Congress of Industrial Organizations (CIO) was an association of labor unions active from 1938 to 1955. In 1955, it merged with the American Federation of Labor (see American Federation of Labor and Congress of Industrial Organizations). Most of the CIO unions had members only in the United States, but a few international unions also had chapters, or locals, in Canada. Most of the CIO unions were industrial unions, rather than craft unions. The CIO organized all workers in a plant into one union rather than just the workers in one particular craft.
The CIO was originally a group called the Committee for Industrial Organization. In 1935, eight presidents of AFL unions formed the CIO to carry on an organizing drive in mass-production industries. The CIO signed up unskilled as well as skilled workers. It placed skilled workers in the industrial unions rather than assigning them to separate crafts unions. Some AFL leaders opposed the idea of industrial unions. But the CIO set up organizing committees and organized industrial unions in steel, automobile, rubber, and other major industries. The AFL did not accept these unions, and expelled unions that had taken part in the CIO. In 1938, the CIO formed its own federation and changed its name to the Congress of Industrial Organizations.

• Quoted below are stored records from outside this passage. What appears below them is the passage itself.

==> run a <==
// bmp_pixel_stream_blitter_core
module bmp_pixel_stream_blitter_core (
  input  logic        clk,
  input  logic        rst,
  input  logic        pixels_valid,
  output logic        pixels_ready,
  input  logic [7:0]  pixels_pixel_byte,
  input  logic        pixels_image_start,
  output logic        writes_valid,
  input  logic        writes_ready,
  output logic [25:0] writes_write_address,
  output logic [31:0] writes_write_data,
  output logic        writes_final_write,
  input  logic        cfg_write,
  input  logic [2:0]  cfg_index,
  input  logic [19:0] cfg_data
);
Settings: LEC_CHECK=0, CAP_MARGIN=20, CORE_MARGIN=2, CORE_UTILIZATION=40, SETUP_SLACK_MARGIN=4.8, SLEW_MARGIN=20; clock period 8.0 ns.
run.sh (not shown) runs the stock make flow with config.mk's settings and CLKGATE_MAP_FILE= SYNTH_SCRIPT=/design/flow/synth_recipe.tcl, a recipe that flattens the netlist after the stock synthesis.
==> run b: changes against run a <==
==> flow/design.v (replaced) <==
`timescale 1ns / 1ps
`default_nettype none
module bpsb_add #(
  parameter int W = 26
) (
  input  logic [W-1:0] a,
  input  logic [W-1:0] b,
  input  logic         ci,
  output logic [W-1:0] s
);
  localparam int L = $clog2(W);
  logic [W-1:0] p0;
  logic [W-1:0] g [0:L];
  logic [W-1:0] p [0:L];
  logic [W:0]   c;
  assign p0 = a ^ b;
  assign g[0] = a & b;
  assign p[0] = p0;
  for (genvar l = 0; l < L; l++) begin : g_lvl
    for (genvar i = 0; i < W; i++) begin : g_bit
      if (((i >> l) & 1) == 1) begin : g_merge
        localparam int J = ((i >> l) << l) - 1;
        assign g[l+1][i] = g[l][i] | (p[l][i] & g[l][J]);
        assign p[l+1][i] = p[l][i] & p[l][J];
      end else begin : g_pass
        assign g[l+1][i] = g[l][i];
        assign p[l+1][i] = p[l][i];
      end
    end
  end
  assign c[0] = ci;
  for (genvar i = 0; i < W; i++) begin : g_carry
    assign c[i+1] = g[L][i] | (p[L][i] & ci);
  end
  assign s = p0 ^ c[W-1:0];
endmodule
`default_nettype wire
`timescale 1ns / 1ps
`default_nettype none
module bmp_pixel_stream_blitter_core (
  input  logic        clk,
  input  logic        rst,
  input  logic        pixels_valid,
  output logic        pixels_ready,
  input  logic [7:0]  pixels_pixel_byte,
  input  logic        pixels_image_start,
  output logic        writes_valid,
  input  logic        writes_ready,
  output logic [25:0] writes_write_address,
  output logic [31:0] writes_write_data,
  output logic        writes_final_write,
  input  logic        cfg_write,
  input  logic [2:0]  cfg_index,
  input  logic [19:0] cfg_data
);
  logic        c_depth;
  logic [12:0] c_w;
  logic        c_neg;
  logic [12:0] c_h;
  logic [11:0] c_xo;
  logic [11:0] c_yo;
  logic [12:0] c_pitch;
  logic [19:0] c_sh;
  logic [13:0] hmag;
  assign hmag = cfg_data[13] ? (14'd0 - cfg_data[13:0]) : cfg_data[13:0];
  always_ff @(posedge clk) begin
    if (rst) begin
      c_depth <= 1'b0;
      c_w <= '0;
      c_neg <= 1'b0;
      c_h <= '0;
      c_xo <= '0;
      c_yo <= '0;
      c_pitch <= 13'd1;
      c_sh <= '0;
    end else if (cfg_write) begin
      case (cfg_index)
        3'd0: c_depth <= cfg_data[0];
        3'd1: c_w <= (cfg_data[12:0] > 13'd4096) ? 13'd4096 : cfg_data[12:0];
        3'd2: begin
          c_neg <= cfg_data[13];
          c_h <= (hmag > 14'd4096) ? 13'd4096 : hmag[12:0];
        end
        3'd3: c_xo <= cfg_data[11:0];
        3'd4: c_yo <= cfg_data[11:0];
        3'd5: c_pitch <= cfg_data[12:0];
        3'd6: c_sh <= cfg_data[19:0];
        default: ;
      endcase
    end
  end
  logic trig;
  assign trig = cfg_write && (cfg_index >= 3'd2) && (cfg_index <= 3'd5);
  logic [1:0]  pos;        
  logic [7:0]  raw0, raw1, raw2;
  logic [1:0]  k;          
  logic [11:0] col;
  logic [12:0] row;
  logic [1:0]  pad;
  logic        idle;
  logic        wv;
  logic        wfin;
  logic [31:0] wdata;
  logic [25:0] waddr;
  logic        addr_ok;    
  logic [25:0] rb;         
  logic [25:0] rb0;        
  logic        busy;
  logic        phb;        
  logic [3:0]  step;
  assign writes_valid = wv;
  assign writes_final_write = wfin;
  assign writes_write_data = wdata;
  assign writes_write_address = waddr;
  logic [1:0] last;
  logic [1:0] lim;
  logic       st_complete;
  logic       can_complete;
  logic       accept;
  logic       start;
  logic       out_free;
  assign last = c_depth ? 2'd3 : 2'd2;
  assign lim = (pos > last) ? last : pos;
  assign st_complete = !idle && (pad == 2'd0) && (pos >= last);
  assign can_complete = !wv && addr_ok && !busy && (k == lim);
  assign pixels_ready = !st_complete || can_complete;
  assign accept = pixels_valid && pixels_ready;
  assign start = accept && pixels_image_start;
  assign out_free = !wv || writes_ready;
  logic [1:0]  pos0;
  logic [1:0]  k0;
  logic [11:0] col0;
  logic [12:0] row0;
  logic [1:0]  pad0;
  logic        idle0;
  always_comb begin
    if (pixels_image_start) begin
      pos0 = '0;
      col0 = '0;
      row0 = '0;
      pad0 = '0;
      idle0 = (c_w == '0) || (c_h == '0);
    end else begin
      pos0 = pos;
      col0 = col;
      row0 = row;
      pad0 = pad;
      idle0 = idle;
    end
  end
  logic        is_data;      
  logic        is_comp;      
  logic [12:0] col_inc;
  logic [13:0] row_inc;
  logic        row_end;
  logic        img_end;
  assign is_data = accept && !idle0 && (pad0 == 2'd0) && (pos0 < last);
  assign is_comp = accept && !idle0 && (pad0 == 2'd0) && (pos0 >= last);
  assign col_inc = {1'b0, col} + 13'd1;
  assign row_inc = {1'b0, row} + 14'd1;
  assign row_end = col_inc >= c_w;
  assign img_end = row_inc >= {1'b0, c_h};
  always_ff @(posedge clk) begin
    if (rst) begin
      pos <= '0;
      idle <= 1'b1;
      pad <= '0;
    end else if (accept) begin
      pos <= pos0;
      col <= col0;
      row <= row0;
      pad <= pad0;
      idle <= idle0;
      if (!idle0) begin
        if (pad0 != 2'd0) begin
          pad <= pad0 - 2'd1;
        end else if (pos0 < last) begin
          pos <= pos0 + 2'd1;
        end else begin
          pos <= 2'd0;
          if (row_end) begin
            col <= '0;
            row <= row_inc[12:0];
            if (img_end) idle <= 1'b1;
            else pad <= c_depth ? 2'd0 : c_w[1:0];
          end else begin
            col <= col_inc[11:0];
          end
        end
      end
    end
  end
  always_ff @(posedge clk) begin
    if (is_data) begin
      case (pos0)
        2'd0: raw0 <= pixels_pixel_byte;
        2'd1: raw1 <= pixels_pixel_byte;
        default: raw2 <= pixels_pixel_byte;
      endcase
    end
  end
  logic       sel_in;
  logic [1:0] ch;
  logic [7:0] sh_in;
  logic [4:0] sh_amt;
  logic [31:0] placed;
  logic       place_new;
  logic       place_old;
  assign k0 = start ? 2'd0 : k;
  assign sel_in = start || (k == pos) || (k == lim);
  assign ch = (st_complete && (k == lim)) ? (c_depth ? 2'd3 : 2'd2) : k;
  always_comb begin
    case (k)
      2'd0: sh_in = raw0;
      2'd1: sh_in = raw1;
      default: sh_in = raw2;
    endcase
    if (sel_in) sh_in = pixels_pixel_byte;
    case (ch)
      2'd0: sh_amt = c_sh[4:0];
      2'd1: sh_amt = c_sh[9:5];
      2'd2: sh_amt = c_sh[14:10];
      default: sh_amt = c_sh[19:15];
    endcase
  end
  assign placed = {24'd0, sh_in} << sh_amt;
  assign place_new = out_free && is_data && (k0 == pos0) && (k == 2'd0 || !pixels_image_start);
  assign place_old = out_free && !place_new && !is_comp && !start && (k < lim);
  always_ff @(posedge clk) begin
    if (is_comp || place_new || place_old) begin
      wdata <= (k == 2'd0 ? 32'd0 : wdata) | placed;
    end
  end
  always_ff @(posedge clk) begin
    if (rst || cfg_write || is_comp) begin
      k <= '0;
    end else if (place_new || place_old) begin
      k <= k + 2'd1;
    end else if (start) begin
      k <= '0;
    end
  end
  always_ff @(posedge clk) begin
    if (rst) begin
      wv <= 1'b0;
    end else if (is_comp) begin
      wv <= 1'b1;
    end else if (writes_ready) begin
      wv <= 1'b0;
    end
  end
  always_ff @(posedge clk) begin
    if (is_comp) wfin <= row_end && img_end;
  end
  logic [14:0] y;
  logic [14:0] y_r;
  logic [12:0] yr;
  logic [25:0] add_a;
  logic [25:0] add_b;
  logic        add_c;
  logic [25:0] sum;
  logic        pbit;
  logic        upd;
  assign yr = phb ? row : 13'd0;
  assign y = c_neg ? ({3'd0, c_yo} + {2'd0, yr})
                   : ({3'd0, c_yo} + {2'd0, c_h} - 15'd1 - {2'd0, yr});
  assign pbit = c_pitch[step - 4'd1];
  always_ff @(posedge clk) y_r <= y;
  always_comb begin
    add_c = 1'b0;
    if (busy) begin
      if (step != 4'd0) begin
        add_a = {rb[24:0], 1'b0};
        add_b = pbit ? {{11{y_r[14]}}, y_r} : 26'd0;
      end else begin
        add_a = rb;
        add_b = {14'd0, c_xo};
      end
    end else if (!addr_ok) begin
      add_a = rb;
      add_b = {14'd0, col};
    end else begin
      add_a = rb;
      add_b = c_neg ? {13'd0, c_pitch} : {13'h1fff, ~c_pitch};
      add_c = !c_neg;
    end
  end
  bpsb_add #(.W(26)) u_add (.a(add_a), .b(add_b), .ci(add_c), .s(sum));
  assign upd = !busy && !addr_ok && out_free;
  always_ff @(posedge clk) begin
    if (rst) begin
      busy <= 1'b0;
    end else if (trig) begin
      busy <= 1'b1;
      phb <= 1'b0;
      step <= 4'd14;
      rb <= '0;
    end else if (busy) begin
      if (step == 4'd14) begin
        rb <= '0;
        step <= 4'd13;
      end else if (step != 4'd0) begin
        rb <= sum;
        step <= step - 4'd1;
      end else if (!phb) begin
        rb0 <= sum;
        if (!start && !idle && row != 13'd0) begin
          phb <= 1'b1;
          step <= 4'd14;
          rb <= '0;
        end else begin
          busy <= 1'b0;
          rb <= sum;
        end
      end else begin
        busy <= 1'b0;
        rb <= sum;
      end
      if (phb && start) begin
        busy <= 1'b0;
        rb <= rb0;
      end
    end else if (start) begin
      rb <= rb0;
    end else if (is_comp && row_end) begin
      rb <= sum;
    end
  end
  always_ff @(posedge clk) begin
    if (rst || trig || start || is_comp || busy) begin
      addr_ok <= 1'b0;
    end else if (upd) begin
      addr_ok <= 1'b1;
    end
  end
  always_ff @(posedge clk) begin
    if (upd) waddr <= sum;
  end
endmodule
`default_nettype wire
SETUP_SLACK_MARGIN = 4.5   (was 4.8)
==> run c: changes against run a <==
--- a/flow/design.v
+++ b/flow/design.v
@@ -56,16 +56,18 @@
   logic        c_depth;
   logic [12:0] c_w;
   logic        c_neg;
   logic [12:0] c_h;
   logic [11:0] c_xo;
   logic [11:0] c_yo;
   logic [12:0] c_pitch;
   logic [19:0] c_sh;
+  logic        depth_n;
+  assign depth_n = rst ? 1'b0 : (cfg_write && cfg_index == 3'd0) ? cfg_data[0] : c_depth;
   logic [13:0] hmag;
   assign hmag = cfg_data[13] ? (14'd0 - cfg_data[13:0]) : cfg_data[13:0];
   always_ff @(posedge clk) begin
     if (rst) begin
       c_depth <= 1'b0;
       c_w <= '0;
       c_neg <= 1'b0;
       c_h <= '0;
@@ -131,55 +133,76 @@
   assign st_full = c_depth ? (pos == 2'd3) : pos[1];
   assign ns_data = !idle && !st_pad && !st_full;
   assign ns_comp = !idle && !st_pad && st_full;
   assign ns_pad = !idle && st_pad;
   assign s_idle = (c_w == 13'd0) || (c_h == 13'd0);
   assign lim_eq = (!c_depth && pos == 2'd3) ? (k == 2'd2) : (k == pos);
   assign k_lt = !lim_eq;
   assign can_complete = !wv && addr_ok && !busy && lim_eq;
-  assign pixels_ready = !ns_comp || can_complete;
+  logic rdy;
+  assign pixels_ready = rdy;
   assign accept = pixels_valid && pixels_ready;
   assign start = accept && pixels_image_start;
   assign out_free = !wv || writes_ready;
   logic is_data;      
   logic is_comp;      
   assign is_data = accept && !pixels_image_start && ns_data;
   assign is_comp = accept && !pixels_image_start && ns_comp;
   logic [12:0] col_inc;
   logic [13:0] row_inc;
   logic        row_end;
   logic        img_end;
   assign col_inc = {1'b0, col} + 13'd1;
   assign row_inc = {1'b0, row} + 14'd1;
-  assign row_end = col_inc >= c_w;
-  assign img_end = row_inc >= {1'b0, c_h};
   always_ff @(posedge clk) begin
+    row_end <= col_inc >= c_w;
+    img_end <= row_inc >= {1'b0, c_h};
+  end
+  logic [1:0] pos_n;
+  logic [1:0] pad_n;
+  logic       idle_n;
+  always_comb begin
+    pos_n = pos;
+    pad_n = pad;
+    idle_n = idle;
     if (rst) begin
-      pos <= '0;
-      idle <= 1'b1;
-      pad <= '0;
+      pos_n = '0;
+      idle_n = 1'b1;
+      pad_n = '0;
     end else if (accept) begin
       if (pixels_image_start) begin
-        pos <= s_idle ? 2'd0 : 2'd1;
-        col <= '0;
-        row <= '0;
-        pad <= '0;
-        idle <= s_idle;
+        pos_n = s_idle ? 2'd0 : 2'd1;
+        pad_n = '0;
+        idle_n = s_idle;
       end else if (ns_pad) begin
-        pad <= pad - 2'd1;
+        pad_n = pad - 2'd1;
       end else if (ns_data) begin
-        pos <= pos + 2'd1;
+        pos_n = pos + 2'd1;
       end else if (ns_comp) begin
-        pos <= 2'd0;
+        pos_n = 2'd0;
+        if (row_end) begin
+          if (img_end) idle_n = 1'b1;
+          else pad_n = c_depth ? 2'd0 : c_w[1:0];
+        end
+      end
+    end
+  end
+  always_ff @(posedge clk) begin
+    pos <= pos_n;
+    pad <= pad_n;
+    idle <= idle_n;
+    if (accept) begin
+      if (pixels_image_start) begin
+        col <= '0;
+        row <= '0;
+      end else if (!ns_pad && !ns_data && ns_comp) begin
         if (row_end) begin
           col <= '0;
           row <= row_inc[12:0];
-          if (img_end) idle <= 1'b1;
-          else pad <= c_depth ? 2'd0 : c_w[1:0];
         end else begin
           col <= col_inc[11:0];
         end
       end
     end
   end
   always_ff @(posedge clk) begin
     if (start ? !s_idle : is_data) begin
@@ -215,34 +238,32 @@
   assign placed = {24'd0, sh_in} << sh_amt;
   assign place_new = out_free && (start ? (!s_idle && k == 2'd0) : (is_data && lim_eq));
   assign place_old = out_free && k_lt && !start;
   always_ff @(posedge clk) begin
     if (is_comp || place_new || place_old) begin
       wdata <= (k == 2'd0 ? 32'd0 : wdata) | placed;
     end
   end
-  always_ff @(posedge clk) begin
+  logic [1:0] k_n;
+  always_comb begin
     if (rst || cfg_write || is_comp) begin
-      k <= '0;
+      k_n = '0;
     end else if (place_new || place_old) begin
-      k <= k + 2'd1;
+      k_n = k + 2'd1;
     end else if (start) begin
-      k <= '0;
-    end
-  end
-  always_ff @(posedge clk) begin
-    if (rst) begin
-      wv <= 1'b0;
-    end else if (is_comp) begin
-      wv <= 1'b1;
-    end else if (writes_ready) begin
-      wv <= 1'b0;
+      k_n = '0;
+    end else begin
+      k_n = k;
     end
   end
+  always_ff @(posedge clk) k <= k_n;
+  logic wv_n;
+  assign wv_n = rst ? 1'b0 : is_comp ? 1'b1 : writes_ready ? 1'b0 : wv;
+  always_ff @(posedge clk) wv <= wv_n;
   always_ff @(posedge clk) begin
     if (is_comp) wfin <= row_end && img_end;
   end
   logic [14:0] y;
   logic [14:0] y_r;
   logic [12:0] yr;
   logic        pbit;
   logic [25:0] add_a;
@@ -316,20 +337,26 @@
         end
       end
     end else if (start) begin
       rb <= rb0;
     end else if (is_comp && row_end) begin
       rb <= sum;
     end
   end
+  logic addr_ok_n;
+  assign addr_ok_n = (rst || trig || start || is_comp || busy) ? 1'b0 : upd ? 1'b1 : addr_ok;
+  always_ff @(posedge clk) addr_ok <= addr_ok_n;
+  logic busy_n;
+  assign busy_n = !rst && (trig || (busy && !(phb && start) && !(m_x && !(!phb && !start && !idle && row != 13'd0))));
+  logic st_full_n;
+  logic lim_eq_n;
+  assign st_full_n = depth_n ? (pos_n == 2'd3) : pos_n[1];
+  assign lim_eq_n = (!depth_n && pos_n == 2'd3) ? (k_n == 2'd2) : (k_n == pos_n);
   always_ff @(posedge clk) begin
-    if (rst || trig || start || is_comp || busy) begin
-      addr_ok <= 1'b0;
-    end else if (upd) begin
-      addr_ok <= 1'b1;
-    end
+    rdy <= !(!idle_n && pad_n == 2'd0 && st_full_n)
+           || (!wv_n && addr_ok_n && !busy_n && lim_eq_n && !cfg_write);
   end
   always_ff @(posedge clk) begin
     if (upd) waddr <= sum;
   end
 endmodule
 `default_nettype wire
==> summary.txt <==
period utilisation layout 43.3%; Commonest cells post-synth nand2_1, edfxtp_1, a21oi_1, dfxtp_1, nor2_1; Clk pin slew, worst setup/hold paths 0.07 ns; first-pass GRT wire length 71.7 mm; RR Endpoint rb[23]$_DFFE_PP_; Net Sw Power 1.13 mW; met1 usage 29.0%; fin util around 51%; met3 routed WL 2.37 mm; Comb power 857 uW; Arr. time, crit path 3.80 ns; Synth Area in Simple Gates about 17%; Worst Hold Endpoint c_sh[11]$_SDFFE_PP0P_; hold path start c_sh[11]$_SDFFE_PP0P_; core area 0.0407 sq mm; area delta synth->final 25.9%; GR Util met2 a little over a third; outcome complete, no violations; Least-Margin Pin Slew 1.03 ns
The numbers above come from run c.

In its 1938 constitution, the CIO stated its main purposes: (1) to organize the unorganized; (2) to improve wages, hours, and working conditions; (3) to establish peaceful labor relations by forming unions strong enough to bargain with large industries; (4) to maintain collective bargaining and wage contracts; and (5) to secure legislation for the welfare of workers.
The Political Action Committee (PAC) of the CIO worked in national politics. State and city industrial councils were active in state and local politics. The CIO supported pro-labor political candidates and legislation in line with its main purposes.
CIO membership grew from about 4 million in 1938 to about 6 million in 1945. In 1949 and 1950, the CIO expelled 11 affiliated unions that it found to be dominated by Communists or by Communist sympathizers.
After many attempts at a merger, the CIO and AFL finally united in 1955. By then, the craft vs. industrial union conflict had become less important. More than half of the AFL’s members were in industrial unions. Rivalry among labor leaders lessened after the deaths in 1952 of William Green, president of the AFL, and Philip Murray, president of the CIO. When the two organizations merged, the CIO had about 5,800,000 members, the AFL about 10,200,000.